PROBLEM DESCRIPTION — Write out the stretch of lines below that begins at the line with "Background: an optimization" and ends at the line with "output logic [TAG_W-1:0]", including both, exactly as given and nothing more.

[Records from a collection]
########

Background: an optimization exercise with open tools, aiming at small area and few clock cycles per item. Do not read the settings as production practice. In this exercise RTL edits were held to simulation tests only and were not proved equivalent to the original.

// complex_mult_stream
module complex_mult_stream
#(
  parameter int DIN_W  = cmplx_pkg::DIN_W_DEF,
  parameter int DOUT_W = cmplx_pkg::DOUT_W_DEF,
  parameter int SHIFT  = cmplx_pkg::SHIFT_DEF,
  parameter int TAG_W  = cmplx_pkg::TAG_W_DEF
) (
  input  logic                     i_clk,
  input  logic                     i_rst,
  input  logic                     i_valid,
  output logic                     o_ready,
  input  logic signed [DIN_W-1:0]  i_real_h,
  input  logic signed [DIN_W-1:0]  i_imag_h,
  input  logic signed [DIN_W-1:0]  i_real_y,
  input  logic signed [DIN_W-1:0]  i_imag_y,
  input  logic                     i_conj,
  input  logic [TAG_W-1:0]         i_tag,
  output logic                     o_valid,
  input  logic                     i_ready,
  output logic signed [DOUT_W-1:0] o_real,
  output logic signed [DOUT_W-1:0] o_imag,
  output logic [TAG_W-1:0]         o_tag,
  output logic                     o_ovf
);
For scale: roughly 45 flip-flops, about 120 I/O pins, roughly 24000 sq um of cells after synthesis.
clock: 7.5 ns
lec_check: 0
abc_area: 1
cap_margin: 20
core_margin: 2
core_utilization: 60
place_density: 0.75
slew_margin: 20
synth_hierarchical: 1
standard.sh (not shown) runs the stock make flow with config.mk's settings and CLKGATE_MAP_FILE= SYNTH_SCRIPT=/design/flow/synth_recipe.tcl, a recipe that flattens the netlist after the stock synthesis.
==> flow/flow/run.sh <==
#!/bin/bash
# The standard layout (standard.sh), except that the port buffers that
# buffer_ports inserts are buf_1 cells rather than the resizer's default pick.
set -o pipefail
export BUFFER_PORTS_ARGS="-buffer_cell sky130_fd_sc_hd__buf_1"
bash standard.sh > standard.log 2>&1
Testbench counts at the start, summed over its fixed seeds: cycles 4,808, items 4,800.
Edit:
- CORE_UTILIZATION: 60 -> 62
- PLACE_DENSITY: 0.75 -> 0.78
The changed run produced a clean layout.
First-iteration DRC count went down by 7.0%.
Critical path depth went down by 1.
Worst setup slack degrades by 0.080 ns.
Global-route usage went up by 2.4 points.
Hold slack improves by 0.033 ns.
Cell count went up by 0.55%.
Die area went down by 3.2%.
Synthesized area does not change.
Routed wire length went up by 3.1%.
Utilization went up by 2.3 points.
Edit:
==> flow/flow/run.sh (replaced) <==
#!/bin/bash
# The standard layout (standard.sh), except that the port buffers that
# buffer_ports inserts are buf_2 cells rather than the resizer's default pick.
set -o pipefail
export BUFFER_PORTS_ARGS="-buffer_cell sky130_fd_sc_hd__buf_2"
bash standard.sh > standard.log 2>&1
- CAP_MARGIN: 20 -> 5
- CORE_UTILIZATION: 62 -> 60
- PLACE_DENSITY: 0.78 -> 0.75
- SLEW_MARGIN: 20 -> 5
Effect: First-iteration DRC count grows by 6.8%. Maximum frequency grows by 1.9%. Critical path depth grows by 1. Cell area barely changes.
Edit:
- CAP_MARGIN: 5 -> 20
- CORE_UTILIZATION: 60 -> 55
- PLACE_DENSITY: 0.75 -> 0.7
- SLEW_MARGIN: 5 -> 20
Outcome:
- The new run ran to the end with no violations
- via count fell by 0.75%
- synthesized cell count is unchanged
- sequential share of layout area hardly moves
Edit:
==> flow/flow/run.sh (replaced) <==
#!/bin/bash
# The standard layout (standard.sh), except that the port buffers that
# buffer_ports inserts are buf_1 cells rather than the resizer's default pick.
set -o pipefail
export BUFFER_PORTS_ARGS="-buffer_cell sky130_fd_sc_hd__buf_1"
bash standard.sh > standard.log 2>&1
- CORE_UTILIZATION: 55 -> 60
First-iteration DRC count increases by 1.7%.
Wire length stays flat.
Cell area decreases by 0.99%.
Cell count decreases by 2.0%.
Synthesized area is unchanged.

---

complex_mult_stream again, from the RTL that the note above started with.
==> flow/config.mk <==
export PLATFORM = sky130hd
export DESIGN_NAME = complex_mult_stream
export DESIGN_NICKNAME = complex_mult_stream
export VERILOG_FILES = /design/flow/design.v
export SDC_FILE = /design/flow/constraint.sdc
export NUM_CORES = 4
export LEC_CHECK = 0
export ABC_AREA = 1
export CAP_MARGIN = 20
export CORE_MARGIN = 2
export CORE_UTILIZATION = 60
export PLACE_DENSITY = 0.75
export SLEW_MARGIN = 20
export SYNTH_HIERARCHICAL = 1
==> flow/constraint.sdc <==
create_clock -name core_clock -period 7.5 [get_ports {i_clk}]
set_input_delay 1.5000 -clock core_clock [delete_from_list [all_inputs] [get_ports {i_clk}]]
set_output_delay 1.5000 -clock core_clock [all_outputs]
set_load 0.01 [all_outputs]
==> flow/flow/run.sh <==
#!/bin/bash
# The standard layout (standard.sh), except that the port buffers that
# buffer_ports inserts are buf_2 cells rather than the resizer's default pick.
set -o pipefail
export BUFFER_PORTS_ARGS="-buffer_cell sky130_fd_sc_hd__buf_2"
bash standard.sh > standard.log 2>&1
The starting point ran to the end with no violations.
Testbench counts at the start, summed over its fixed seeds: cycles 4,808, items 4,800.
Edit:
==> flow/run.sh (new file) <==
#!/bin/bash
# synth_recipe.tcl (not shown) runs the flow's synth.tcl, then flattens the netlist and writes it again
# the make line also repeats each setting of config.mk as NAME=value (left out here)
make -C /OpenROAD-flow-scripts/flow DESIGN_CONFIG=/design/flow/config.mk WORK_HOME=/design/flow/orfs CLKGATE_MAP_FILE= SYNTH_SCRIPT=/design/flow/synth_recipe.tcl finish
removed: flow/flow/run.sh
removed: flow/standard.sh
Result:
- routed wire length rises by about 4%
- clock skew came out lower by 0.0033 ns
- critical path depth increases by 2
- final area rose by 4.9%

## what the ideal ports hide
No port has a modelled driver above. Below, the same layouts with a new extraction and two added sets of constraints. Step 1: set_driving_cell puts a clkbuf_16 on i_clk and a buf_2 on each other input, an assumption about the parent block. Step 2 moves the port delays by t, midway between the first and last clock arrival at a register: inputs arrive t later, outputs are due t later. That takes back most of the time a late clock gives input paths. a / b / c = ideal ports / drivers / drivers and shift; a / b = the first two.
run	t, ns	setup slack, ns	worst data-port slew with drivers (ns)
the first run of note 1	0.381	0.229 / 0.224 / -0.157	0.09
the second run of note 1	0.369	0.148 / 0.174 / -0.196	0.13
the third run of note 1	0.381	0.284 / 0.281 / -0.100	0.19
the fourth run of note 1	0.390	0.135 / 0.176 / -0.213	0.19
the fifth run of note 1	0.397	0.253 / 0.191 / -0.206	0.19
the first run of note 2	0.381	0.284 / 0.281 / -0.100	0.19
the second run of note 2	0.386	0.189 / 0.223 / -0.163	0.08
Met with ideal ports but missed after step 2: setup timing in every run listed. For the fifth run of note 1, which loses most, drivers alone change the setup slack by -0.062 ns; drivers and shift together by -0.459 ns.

########

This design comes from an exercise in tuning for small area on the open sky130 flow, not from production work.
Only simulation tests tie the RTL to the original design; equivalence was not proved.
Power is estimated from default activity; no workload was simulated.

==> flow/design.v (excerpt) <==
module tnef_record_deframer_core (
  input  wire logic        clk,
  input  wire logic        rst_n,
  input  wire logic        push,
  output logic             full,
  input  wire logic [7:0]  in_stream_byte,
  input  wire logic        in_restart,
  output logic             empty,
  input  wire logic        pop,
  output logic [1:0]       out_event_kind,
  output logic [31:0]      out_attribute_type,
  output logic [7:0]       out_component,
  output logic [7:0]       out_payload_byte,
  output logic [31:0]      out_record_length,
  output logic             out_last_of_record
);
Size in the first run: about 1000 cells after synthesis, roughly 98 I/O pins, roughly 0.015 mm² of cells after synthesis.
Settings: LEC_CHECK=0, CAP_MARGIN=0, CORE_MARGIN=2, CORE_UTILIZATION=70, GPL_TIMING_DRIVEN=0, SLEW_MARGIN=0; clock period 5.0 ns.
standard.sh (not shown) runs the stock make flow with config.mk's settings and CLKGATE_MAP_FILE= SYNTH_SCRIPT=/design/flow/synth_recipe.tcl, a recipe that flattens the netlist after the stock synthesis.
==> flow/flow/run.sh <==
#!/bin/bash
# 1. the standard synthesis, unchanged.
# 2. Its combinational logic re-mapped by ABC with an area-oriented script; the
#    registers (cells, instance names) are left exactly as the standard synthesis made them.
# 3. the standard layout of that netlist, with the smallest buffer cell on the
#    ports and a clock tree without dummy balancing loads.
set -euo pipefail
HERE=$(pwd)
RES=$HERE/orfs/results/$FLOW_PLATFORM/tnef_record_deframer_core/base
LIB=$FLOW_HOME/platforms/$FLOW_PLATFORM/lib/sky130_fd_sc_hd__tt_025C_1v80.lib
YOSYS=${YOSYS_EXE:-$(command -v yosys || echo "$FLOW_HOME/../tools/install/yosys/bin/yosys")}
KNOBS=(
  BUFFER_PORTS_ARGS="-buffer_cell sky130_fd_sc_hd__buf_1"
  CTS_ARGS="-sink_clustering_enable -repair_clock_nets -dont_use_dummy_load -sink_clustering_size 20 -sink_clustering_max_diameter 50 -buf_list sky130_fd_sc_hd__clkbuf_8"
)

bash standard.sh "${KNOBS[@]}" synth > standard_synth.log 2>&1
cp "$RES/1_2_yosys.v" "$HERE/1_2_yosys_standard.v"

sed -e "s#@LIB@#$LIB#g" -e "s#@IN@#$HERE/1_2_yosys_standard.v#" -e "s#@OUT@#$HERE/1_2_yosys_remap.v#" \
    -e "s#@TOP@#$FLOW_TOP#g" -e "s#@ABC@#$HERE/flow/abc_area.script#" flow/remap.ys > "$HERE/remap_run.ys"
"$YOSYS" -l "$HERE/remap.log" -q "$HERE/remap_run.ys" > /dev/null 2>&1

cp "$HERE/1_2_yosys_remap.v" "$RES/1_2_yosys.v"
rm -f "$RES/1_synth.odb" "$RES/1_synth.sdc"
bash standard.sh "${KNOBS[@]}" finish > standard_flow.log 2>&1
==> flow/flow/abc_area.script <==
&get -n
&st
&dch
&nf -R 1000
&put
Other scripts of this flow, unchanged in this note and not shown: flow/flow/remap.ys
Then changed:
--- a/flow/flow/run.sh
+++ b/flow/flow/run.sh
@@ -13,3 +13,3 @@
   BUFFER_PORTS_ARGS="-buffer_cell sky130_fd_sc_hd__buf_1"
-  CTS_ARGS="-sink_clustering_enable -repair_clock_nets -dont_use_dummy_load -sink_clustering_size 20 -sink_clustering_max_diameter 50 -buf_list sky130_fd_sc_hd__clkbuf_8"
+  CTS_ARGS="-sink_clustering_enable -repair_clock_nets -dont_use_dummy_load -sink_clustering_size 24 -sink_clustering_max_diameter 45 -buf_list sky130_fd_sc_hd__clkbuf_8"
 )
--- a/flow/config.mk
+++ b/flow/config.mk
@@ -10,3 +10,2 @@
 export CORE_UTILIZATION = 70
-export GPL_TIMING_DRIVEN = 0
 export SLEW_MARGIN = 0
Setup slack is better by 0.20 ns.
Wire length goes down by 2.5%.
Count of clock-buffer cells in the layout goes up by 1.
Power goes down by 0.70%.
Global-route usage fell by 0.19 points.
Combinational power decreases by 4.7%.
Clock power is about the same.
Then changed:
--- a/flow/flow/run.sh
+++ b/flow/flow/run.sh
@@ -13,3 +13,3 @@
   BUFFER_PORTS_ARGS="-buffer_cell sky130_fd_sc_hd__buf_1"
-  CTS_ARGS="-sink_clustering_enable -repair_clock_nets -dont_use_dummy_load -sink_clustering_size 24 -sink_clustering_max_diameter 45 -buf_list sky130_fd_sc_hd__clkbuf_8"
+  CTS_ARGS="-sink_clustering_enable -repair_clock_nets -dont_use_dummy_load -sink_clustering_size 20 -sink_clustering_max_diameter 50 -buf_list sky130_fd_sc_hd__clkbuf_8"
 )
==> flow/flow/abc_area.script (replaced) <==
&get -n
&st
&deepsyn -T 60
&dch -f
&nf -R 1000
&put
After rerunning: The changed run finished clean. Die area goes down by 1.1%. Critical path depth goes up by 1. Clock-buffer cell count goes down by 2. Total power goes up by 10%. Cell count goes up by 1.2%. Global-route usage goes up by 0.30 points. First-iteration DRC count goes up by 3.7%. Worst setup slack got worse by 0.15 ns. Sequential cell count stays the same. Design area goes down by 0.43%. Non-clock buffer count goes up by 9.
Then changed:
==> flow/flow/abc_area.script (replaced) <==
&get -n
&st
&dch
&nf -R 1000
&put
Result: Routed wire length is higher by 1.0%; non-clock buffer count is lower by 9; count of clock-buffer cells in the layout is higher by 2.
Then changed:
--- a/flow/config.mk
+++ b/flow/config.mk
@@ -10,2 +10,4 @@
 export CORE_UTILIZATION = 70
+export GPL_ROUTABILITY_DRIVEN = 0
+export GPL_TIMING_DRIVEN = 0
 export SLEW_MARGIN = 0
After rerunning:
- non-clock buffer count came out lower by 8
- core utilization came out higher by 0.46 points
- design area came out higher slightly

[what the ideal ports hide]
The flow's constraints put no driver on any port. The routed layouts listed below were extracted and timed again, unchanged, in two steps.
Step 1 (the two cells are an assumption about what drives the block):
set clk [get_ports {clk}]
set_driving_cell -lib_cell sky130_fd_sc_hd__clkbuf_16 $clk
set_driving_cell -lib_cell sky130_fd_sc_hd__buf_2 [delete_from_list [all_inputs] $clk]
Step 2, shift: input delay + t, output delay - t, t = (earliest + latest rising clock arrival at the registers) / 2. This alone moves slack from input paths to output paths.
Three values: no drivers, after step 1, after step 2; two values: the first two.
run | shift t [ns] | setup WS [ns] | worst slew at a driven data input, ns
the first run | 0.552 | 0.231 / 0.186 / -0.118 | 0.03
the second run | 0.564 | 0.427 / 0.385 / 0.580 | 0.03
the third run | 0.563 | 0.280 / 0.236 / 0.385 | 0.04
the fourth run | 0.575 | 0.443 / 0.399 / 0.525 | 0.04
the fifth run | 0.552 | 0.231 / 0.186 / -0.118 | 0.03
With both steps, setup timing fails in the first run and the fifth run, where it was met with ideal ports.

########

EXERCISE SOLUTION —
Background: an optimization exercise with open tools, aiming at small area and few clock cycles per item. Do not read the settings as production practice. In this exercise RTL edits were held to simulation tests only and were not proved equivalent to the original.

// complex_mult_stream
module complex_mult_stream
#(
  parameter int DIN_W  = cmplx_pkg::DIN_W_DEF,
  parameter int DOUT_W = cmplx_pkg::DOUT_W_DEF,
  parameter int SHIFT  = cmplx_pkg::SHIFT_DEF,
  parameter int TAG_W  = cmplx_pkg::TAG_W_DEF
) (
  input  logic                     i_clk,
  input  logic                     i_rst,
  input  logic                     i_valid,
  output logic                     o_ready,
  input  logic signed [DIN_W-1:0]  i_real_h,
  input  logic signed [DIN_W-1:0]  i_imag_h,
  input  logic signed [DIN_W-1:0]  i_real_y,
  input  logic signed [DIN_W-1:0]  i_imag_y,
  input  logic                     i_conj,
  input  logic [TAG_W-1:0]         i_tag,
  output logic                     o_valid,
  input  logic                     i_ready,
  output logic signed [DOUT_W-1:0] o_real,
  output logic signed [DOUT_W-1:0] o_imag,
  output logic [TAG_W-1:0]         o_tag,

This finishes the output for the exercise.